Home > BlogTech > Beating the Spammers

Beating the Spammers

November 13th, 2006

About a month ago, somebody asked me if there was a way they could write their email address on a web page and yet avoid having it picked up by spammers. I was about to tell them it was impossible, but then I had an idea–and it seems to have been a good one. I tested it, and indeed, it did work. The best part is, it incorporates a technique used by spammers themselves, and beats them at their own game!

A little background first. Putting an email address on a web page, or for that matter, anywhere on the Internet where the public can see, is an open invitation for spam. Spammers use automated programs, called “bots,” to “harvest” email addresses. The bots scour every last web page, discussion group, and other public piece of information on the Internet for anything that looks like an email address. When they find one, they add it to a list, and start sending spam to it.

I know this is true because I have tested it. FIrst, I create a brand-new email address (e.g., “brandnewemailaddress@blogd.com”), one which has never been used before, and one which no one but me knows about. I then put the email address up on this blog’s main page. To ensure that only spammers can see it, I make the address the same color as the background, rendering it invisible to the human eye. Five months ago, I put up one such address, and after a week, spam started coming through; after one month, it had drawn 41 spams; this week, it has been getting about 7-8 spams per day, and has collected about 500 spams altogether.

So, I know these bots are constantly surveilling my web site. I know that any email address posted in such a fashion will be picked up. So how could I post an email address and not have it be picked up?
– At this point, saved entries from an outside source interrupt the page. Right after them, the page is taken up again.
Context: an optimization exercise on an open-source flow, tuned for small area and a short achievable clock period. The choices shown serve that exercise and are no tape-out recipe.
The RTL was checked by simulation tests, not by an equivalence proof against the original design.
Power figures rest on the tool's default switching activity, not on a simulated workload.

$ cat flow/config.mk
export PLATFORM = sky130hd
export DESIGN_NAME = axis_wconv_v2
export DESIGN_NICKNAME = axis_wconv_v2
export VERILOG_FILES = /design/flow/design.v
export SDC_FILE = /design/flow/constraint.sdc
export NUM_CORES = 4
export LEC_CHECK = 0
export CAP_MARGIN = 20
export CORE_MARGIN = 2
export CORE_UTILIZATION = 20
export SLEW_MARGIN = 20
$ cat flow/constraint.sdc
create_clock -name core_clock -period 7.0 [get_ports {aclk}]
set_input_delay 1.4000 -clock core_clock [delete_from_list [all_inputs] [get_ports {aclk}]]
set_output_delay 1.4000 -clock core_clock [all_outputs]
set_load 0.01 [all_outputs]
$ cat flow/run.sh
#!/bin/bash
# synth_recipe.tcl (not shown) runs the flow's synth.tcl, then flattens the netlist and writes it again
# the make line also repeats each setting of config.mk as NAME=value (left out here)
make -C /OpenROAD-flow-scripts/flow DESIGN_CONFIG=/design/flow/config.mk WORK_HOME=/design/flow/orfs CLKGATE_MAP_FILE= SYNTH_SCRIPT=/design/flow/synth_recipe.tcl finish
$ cat flow/design.v
package axis_wconv_pkg;
    function automatic integer wconv_depth(input integer nin, input integer nout);
        wconv_depth = nin + nout;
    endfunction
    function automatic integer wconv_cnt_w(input integer nin, input integer nout);
        wconv_cnt_w = $clog2(nin + nout + 1);
    endfunction
    function automatic bit wconv_params_ok(input integer nin, input integer nout);
        wconv_params_ok = (nin >= 1) && (nout >= 1);
    endfunction
endpackage
module wconv_sbuf
#(
    parameter int B    = 16,
    parameter int NIN  = 12,
    parameter int NOUT = 16,
    parameter int D    = NIN + NOUT,
    parameter int CW   = $clog2(D + 1)
) (
    input  logic              aclk,
    input  logic              areset,
    input  logic              push,
    input  logic [CW-1:0]     cnt,
    input  logic [CW-1:0]     pop_cnt,
    input  logic [NIN*B-1:0]  in_dat,
    output logic [NOUT*B-1:0] head
);
    logic [D*B-1:0] mem;
    logic [D*B-1:0] mem_nxt;
    int             base;
    always_comb begin
        mem_nxt = '0;
        base    = int'(cnt) - int'(pop_cnt);
        for (int i = 0; i < D; i++) begin
            if (i + int'(pop_cnt) < D) begin
                mem_nxt[i*B +: B] = mem[(i + int'(pop_cnt))*B +: B];
            end
            if (push && (i >= base) && (i < base + NIN)) begin
                mem_nxt[i*B +: B] = in_dat[(i - base)*B +: B];
            end
        end
    end
    always_ff @(posedge aclk) begin
        if (areset) begin
            mem <= '0;
        end else begin
            mem <= mem_nxt;
        end
    end
    assign head = mem[NOUT*B-1:0];
endmodule
module axis_wconv_v2
#(
    parameter int B    = 16,
    parameter int NIN  = 12,
    parameter int NOUT = 16
) (
    input  logic              aclk,
    input  logic              areset,
    input  logic              s_axis_tvalid,
    output logic              s_axis_tready,
    input  logic [NIN*B-1:0]  s_axis_tdata,
    input  logic              s_axis_tlast,
    output logic              m_axis_tvalid,
    input  logic              m_axis_tready,
    output logic [NOUT*B-1:0] m_axis_tdata,
    output logic              m_axis_tlast
);
    localparam int D  = axis_wconv_pkg::wconv_depth(NIN, NOUT);
    localparam int CW = axis_wconv_pkg::wconv_cnt_w(NIN, NOUT);
    if (!axis_wconv_pkg::wconv_params_ok(NIN, NOUT)) begin : g_bad_params
        $error("axis_wconv_v2: NIN and NOUT must both be at least 1");
    end
    logic [CW-1:0]     cnt;
    logic [CW-1:0]     pop_cnt;
    logic              flush;
    logic              s_rdy;
    logic              m_vld;
    logic              m_lst;
    logic              s_hs;
    logic              m_hs;
    logic [NOUT*B-1:0] head;
    assign s_rdy = (cnt <= CW'(D - NIN)) && !flush;
    assign m_vld = (cnt >= CW'(NOUT)) || (flush && (cnt != '0));
    assign m_lst = flush && (cnt <= CW'(NOUT));
    assign s_axis_tready = s_rdy && !areset;
    assign m_axis_tvalid = m_vld && !areset;
    assign m_axis_tlast  = m_lst && !areset;
    assign m_axis_tdata  = areset ? '0 : head;
    assign s_hs    = s_axis_tvalid && s_axis_tready;
    assign m_hs    = m_axis_tvalid && m_axis_tready;
    assign pop_cnt = !m_hs ? '0 : ((cnt >= CW'(NOUT)) ? CW'(NOUT) : cnt);
    always_ff @(posedge aclk) begin
        if (areset) begin
            cnt   <= '0;
            flush <= 1'b0;
        end else begin
            cnt <= cnt + (s_hs ? CW'(NIN) : '0) - pop_cnt;
            if (m_hs && m_axis_tlast) begin
                flush <= 1'b0;
            end else if (s_hs && s_axis_tlast) begin
                flush <= 1'b1;
            end
        end
    end
    wconv_sbuf #(
        .B    (B),
        .NIN  (NIN),
        .NOUT (NOUT),
        .D    (D),
        .CW   (CW)
    ) u_sbuf (
        .aclk    (aclk),
        .areset  (areset),
        .push    (s_hs),
        .cnt     (cnt),
        .pop_cnt (pop_cnt),
        .in_dat  (s_axis_tdata),
        .head    (head)
    );
endmodule
==> summary.txt <==
-- per-stage QoR --
step	instance area (um^2)	worst slack (ps)	power, uW
global route	61100	804	20800
floorplan	48400	156	8900
CTS	61100	996	19700
global placement	58900	243	16200
detailed placement	58900	248	16100
finish	61200	800	21000
-- cell type report --
class	count	area share, %
multi-input combinational	4932	59.7
timing repair buffer	984	14.9
sequential	454	14.8
tap	3185	6.51
clock buffer	79	2.82
clock inverter	30	0.675
inverter	53	0.356
antenna	54	0.221
-- logic make-up (layout without fill, tap and decap cells) --
kind of cell / Yosys count / count (layout) / synth area share [%]
adder cells (fa/ha/maj): 38 / 38 / 1.06
multiplexers: 1041 / 1041 / 28.7
AO/OA/AOI/OAI: 2015 / 2015 / 27.6
buffers and inverters: 688 / 1146 / 6.31
AND/OR/NAND/NOR: 1807 / 1807 / 16.8
flip-flops: 454 / 454 / 18.8
XOR/XNOR: 31 / 31 / 0.748
other: 0 / 54 / 0
-- path summary, 6_finish.rpt --
path,from,depth (start not counted),endpoint,slack (ps)
worst min register to register,u_sbuf.mem[324],2,u_sbuf.mem[324],510
worst max register to register,flush,15,u_sbuf.mem[129],1670
worst max-delay path,m_axis_tready,16,u_sbuf.mem[129],800
worst min-delay path,u_sbuf.mem[324],2,u_sbuf.mem[324],510
-- metal layers --
layer	part of all wire, %	vias up	global-route usage (%)
met5	0.31	-	3.57
met4	5.9	60	15.4
met3	18	1144	20.3
met2	36	6031	39.9
met1	39	30000	40.3
li1	-	23800	-
-- cell usage after synthesis, drive strengths merged (14+ instances only) --
cell type	instances	area (um^2)
a211o	41	359
a211oi	126	991
a21oi	566	2870
a221oi	32	287
a22o	81	709
a22oi	168	1260
a2bb2oi	15	131
a31oi	39	265
a32o	37	370
a32oi	82	718
and2	15	93.8
buf	308	1620
clkbuf	327	1230
dfxtp	454	9090
ha	33	413
inv	51	194
mux2	70	788
mux2i	701	7020
mux4	270	6080
nand2	851	3200
nand2b	25	156
nand3	98	490
nand3b	16	120
nor2	406	1530
nor2b	266	1670
nor3	59	337
o211ai	85	653
o21a	14	105
o21ai	351	1770
o22ai	222	1390
o2bb2ai	30	269
o31ai	21	158
o32ai	16	140
or3	28	175
xnor2	27	285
The idea came from a technique I saw spammers use themselves. When spammers send email, they know that certain words will trip spam filters, and that will send their spam to the waste pile, where it will never be read. One key word, for example, is “Viagra.” So spammers who want to use this word will try to disguise is. One way is to misspell the word, for example, “V1@gra” or any other of a hundred variants. But the technique I saw spammers use years ago works to foil the spammers themselves.

It involves the use of HTML code. HTML is the language used to write web pages. If you go to the “View” menu of your browser and choose the “View Source” command (or anything that promises to show the “source”), you’ll see the same page, but as it appears originally, the source code. You will see that it is filled with stuff inside <angled brackets>. On a web page, anything in angled brackets is considered a command for the browser. As a simple example, “<b>” is a command to make text bold. One “harmless” command is <!– text –>. That is a comment command, an exclamation point followed by double-hyphens within a set of angled brackets. It doesn’t do anything, it’s intended solely as a comment in the code. Because it’s an HTML command, it does not “render,” that is, it does not get shown to the viewer on the web page; it is “edited out” by the browser.

Now, spammers used to use this as a way to break up a word so it would get past the spam filters for email. For example, instead of writing “Viagra,” if they instead wrote “Vi<!– text –>ag<!– text –>ra,” the spam filters of the time would not see the word “Viagra,” but since an email reader will render HTML code, the stuff in the brackets would disappear for the person who was looking at the email, and they would see “Viagra” in the clear. Clever! Until, of course, the email spam filters were updated, and it no longer worked for spammers, so they stopped doing it.

But apparently, the spammers never updated their own bots to filter out their own trick! I tried writing an email address in the clear, broken up by this old spammer’s trick, and it has been a month, and not a single spam has been generated! In all other tests where I put up email addresses, spam started coming within a week, and dozens had come by the end of the first month.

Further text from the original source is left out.